▸ **Required work**: Go through the entries below and copy each line containing the word "else".

▸ **Task input**:
**src/rtl/frac_ce_pkg.sv**
```systemverilog
package frac_ce_pkg;

    // Kick handshake states
    typedef enum logic [1:0] {
        KS_IDLE   = 2'd0,
        KS_ARMED  = 2'd1,
        KS_SWITCH = 2'd2
    } kick_state_e;

endpackage

```
**src/rtl/frac_ce_accum.sv**
```systemverilog
module frac_ce_accum #(
    parameter int CODE_W = 5
) (
    input  logic              clk,
    input  logic              rst_n,
    input  logic [CODE_W-1:0] active_n,
    output logic              ce,
    output logic              frame_pre
);
    localparam int FRAME = 1 << CODE_W;
    localparam logic [CODE_W-1:0] LAST_IDX = CODE_W'(FRAME - 1);
    localparam logic [CODE_W-1:0] PRE_IDX  = CODE_W'(FRAME - 2);

    logic [CODE_W-1:0] acc_q;
    logic [CODE_W-1:0] cnt_q;
    logic [CODE_W:0]   step;
    logic [CODE_W:0]   sum;
    logic              carry;
    logic              ce_q;

    always_comb begin
        step  = (CODE_W+1)'(FRAME) - {1'b0, active_n};
        sum   = {1'b0, acc_q} + step;
        carry = sum[CODE_W];
    end

    always_ff @(posedge clk) begin
        if (!rst_n) begin
            acc_q <= '0;
            cnt_q <= '0;
            ce_q  <= 1'b0;
        end else begin
            acc_q <= sum[CODE_W-1:0];
            cnt_q <= cnt_q + 1'b1;
            ce_q  <= carry;
        end
    end

    assign ce        = ce_q;
    assign frame_pre = (cnt_q == PRE_IDX);

    // Carries seen so far in the current frame
    logic [CODE_W:0] frame_pulses;
    always_ff @(posedge clk) begin
        if (!rst_n || cnt_q == LAST_IDX) frame_pulses <= '0;
        else                             frame_pulses <= frame_pulses + (CODE_W+1)'(carry);
    end

    // one frame holds exactly (32 - N) carries
    a_r2_frame_count: assert property (@(posedge clk) disable iff (!rst_n)
        (cnt_q == LAST_IDX) |-> ((frame_pulses + (CODE_W+1)'(carry)) == step));

    // a zero code yields an enable on every cycle
    a_r1_full_rate: assert property (@(posedge clk) disable iff (!rst_n)
        (active_n == '0) |=> ce);

endmodule

```
**src/rtl/frac_ce_kick_fsm.sv**
```systemverilog
module frac_ce_kick_fsm
    import frac_ce_pkg::*;
#(
    parameter int CODE_W = 5
) (
    input  logic              clk,
    input  logic              rst_n,
    input  logic              kick_req,
    input  logic [CODE_W-1:0] staged_n,
    input  logic              frame_pre,
    output logic [CODE_W-1:0] active_n,
    output logic              kick_busy
);
    localparam int FRAME = 1 << CODE_W;
    localparam int BUSY_MAX = FRAME + 1;

    kick_state_e       state_q, state_d;
    logic [CODE_W-1:0] pend_n;
    logic [CODE_W-1:0] active_q;

    // Next-state logic
    always_comb begin
        state_d = state_q;
        unique case (state_q)
            KS_IDLE:   if (kick_req)  state_d = KS_ARMED;
            KS_ARMED:  if (frame_pre) state_d = KS_SWITCH;
            KS_SWITCH:                state_d = KS_IDLE;
            default:                  state_d = KS_IDLE;
        endcase
    end

    // State register
    always_ff @(posedge clk) begin
        if (!rst_n) state_q <= KS_IDLE;
        else        state_q <= state_d;
    end

    // Snapshot at kick, commit at frame edge
    always_ff @(posedge clk) begin
        if (!rst_n) begin
            pend_n   <= '0;
            active_q <= '0;
        end else begin
            if (state_q == KS_IDLE && kick_req) pend_n   <= staged_n;
            if (state_q == KS_SWITCH)           active_q <= pend_n;
        end
    end

    // Outputs
    always_comb begin
        kick_busy = (state_q != KS_IDLE);
        active_n  = active_q;
    end

    // Bound checker for the busy window
    logic [CODE_W+1:0] busy_cycles;
    always_ff @(posedge clk) begin
        if (!rst_n || !kick_busy) busy_cycles <= '0;
        else                      busy_cycles <= busy_cycles + 1'b1;
    end

    // kick clears within the frame bound
    a_r6_kick_bound: assert property (@(posedge clk) disable iff (!rst_n)
        kick_busy |-> (busy_cycles < (CODE_W+2)'(BUSY_MAX)));

    // active code only moves at the frame edge
    a_r7_active_stable: assert property (@(posedge clk) disable iff (!rst_n)
        (state_q != KS_SWITCH) |=> $stable(active_n));

    // snapshot untouched while a change is in flight
    a_r8_pend_hold: assert property (@(posedge clk) disable iff (!rst_n)
        (state_q != KS_IDLE) |=> $stable(pend_n));

    // a pending kick is not dropped or restarted
    a_r9_armed_holds: assert property (@(posedge clk) disable iff (!rst_n)
        (state_q == KS_ARMED) |=> kick_busy);

endmodule

```
**src/rtl/frac_ce_regs.sv**
```systemverilog
module frac_ce_regs #(
    parameter int CODE_W    = 5,
    parameter int ADDR_W    = 4,
    parameter int DATA_W    = 32,
    parameter int FIELD_LSB = 8,
    parameter int KICK_BIT  = 31,
    parameter int RATE_ADDR = 2,
    parameter int KICK_ADDR = 1
) (
    input  logic              clk,
    input  logic              rst_n,
    input  logic [ADDR_W-1:0] addr,
    input  logic [DATA_W-1:0] wdata,
    input  logic              we,
    input  logic [CODE_W-1:0] active_n,
    input  logic              kick_busy,
    output logic [CODE_W-1:0] staged_n,
    output logic              kick_req,
    output logic [DATA_W-1:0] rdata
);
    localparam logic [DATA_W-1:0] FIELD_MASK =
        ((DATA_W'(1) << CODE_W) - DATA_W'(1)) << FIELD_LSB;
    localparam logic [ADDR_W-1:0] RATE_A = ADDR_W'(RATE_ADDR);
    localparam logic [ADDR_W-1:0] KICK_A = ADDR_W'(KICK_ADDR);

    logic [DATA_W-1:0] rate_word;
    logic              rate_wr;

    assign rate_wr  = we && (addr == RATE_A);
    assign kick_req = we && (addr == KICK_A) && wdata[KICK_BIT];
    assign staged_n = rate_word[FIELD_LSB +: CODE_W];

    always_ff @(posedge clk) begin
        if (!rst_n)       rate_word <= '0;
        else if (rate_wr) rate_word <= wdata;
    end

    always_comb begin
        rdata = '0;
        if (addr == RATE_A)
            rdata = (rate_word & ~FIELD_MASK) | (DATA_W'(active_n) << FIELD_LSB);
        else if (addr == KICK_A)
            rdata[KICK_BIT] = kick_busy;
    end

    // the staging word only moves on its own write
    a_r4_stage_on_write: assert property (@(posedge clk) disable iff (!rst_n)
        !rate_wr |=> $stable(rate_word));

endmodule

```
**src/rtl/frac_ce_gen.sv**
```systemverilog
module frac_ce_gen #(
    parameter int CODE_W    = 5,
    parameter int ADDR_W    = 4,
    parameter int DATA_W    = 32,
    parameter int FIELD_LSB = 8,
    parameter int KICK_BIT  = 31,
    parameter int RATE_ADDR = 2,
    parameter int KICK_ADDR = 1
) (
    input  logic              clk,
    input  logic              rst_n,
    input  logic [ADDR_W-1:0] reg_addr,
    input  logic [DATA_W-1:0] reg_wdata,
    input  logic              reg_we,
    output logic [DATA_W-1:0] reg_rdata,
    output logic              ce
);
    logic [CODE_W-1:0] staged_n;
    logic [CODE_W-1:0] active_n;
    logic              kick_req;
    logic              kick_busy;
    logic              frame_pre;

    frac_ce_regs #(
        .CODE_W(CODE_W), .ADDR_W(ADDR_W), .DATA_W(DATA_W),
        .FIELD_LSB(FIELD_LSB), .KICK_BIT(KICK_BIT),
        .RATE_ADDR(RATE_ADDR), .KICK_ADDR(KICK_ADDR)
    ) i_regs (
        .clk(clk), .rst_n(rst_n),
        .addr(reg_addr), .wdata(reg_wdata), .we(reg_we),
        .active_n(active_n), .kick_busy(kick_busy),
        .staged_n(staged_n), .kick_req(kick_req), .rdata(reg_rdata)
    );

    frac_ce_kick_fsm #(.CODE_W(CODE_W)) i_fsm (
        .clk(clk), .rst_n(rst_n),
        .kick_req(kick_req), .staged_n(staged_n), .frame_pre(frame_pre),
        .active_n(active_n), .kick_busy(kick_busy)
    );

    frac_ce_accum #(.CODE_W(CODE_W)) i_accum (
        .clk(clk), .rst_n(rst_n),
        .active_n(active_n), .ce(ce), .frame_pre(frame_pre)
    );

    // an idle kick request is visible on the next cycle
    a_r5_kick_visible: assert property (@(posedge clk) disable iff (!rst_n)
        (kick_req && !kick_busy) |=> kick_busy);

endmodule

```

▸ **Your response**:
        end else begin
        else                             frame_pulses <= frame_pulses + (CODE_W+1)'(carry);
        else        state_q <= state_d;
        end else begin
        else                      busy_cycles <= busy_cycles + 1'b1;
        else if (rate_wr) rate_word <= wdata;
        else if (addr == KICK_A)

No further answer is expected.